Porphyrin sensitizers with acceptor structural engineering for dye-sensitized solar cells

Abstract

Two porphyrin-based sensitizers, SGT-028 and SGT-029, were designed and synthesized via acceptor engineering for application in dye-sensitized solar cells (DSSCs). Porphyrin SGT-028 was designed by introducing a salicylic acid anchoring group instead of a conventional benzoic acid in the platform of donor-porphyrin-triple bond-BTD-phenyl-acceptor sensitizers (e.g., SGT-021 and SM315). As for SGT-029, an additional alkylated benzothiadiazole (BTD) unit was substituted to the BTD of D-pi-A porphyrin sensitizers. The impact of the anchoring group and long alkyl chains on the optical character, electrochemical property, and photovoltaic performance were studied and also compared with a reference dye of SGT-021, which had previously been synthesized by our group. As a result, both of these two porphyrin sensitizers obtained a similar absorption range and energy band gap to SGT-021 dye. After performing optimization of DSSC devices, SGT-029 achieved a comparatively high power conversion efficiency (PCE) of 10.5%, but was inferior to the benchmark porphyrin sensitizer SGT-021 (12.7%), and a slightly lower PCE of 9.1% was exhibited by SGT-028, under the standard AM 1.5G light intensity. It is worth mentioning that the PCE of 12.7% is the highest efficiency for a SGT-021-based device up to now.

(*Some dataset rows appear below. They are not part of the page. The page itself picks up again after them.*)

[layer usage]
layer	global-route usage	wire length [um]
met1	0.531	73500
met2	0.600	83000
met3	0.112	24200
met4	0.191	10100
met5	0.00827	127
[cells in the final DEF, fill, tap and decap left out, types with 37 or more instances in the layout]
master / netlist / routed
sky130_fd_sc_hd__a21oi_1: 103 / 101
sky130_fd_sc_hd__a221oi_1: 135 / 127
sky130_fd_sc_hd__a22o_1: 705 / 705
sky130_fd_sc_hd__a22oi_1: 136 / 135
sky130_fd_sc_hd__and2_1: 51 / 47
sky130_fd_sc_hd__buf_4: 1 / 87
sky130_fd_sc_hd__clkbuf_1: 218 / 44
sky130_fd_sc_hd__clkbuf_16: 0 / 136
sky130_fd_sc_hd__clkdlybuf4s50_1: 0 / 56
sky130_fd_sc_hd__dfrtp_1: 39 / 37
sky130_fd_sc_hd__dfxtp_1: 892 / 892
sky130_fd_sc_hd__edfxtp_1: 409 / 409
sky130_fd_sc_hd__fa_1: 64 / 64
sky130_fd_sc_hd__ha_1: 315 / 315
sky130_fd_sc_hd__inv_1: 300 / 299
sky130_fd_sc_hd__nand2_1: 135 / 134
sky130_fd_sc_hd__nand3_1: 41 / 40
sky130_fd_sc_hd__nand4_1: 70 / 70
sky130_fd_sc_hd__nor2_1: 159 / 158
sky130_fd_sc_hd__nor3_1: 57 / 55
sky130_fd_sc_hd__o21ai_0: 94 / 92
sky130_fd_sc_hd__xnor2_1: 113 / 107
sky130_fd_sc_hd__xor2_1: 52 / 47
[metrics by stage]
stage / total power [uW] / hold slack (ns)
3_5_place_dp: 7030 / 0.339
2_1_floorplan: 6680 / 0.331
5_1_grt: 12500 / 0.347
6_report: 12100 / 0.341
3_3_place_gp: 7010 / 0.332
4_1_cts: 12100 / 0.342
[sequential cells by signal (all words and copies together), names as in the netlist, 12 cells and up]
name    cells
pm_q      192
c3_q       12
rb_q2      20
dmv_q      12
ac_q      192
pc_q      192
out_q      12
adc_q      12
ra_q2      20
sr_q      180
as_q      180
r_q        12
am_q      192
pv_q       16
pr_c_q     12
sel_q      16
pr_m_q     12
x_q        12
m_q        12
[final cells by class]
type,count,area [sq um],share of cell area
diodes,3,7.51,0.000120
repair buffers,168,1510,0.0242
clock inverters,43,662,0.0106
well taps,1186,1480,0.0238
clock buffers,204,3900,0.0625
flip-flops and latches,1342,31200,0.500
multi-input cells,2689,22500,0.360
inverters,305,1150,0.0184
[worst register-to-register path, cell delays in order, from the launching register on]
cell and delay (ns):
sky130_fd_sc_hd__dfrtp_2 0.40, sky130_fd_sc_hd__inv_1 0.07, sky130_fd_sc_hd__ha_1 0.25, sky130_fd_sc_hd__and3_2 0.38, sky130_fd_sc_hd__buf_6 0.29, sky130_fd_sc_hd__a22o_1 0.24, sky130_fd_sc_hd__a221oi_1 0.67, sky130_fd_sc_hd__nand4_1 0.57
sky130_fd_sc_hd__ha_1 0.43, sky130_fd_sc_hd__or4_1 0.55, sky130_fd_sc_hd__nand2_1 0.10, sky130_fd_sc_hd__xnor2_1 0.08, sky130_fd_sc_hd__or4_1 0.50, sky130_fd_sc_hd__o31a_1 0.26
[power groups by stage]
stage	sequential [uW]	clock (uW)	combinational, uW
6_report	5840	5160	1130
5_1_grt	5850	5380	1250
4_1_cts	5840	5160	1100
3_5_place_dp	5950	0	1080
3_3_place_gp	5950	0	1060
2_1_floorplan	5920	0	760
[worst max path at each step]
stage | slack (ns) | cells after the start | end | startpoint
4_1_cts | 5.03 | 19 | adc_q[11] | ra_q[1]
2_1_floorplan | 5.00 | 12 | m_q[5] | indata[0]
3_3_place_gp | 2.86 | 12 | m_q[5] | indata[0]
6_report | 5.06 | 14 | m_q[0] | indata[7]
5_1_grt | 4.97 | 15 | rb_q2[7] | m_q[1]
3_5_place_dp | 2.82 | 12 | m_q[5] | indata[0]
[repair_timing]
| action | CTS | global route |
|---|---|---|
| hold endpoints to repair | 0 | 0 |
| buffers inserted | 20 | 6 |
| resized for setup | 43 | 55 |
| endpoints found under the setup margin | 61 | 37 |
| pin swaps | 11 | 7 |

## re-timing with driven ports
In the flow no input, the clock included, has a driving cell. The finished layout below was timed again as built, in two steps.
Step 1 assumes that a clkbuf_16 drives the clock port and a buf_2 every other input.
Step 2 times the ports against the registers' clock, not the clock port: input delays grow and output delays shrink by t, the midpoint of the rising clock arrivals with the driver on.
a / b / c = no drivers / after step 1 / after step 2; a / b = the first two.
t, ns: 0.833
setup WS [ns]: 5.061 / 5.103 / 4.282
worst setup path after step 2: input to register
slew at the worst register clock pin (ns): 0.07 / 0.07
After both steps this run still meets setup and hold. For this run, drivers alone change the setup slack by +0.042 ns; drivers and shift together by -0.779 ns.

The main reason was supposed to be the dye adsorption amount difference, maybe allowing for a serious dye aggregation, which often leads to an increased quenching of excited states and limits the charge injection into the TiO2 semiconductor substrate, and lower light harvest efficiency (LHE), resulting in lower photocurrent, photovoltage, and PCE.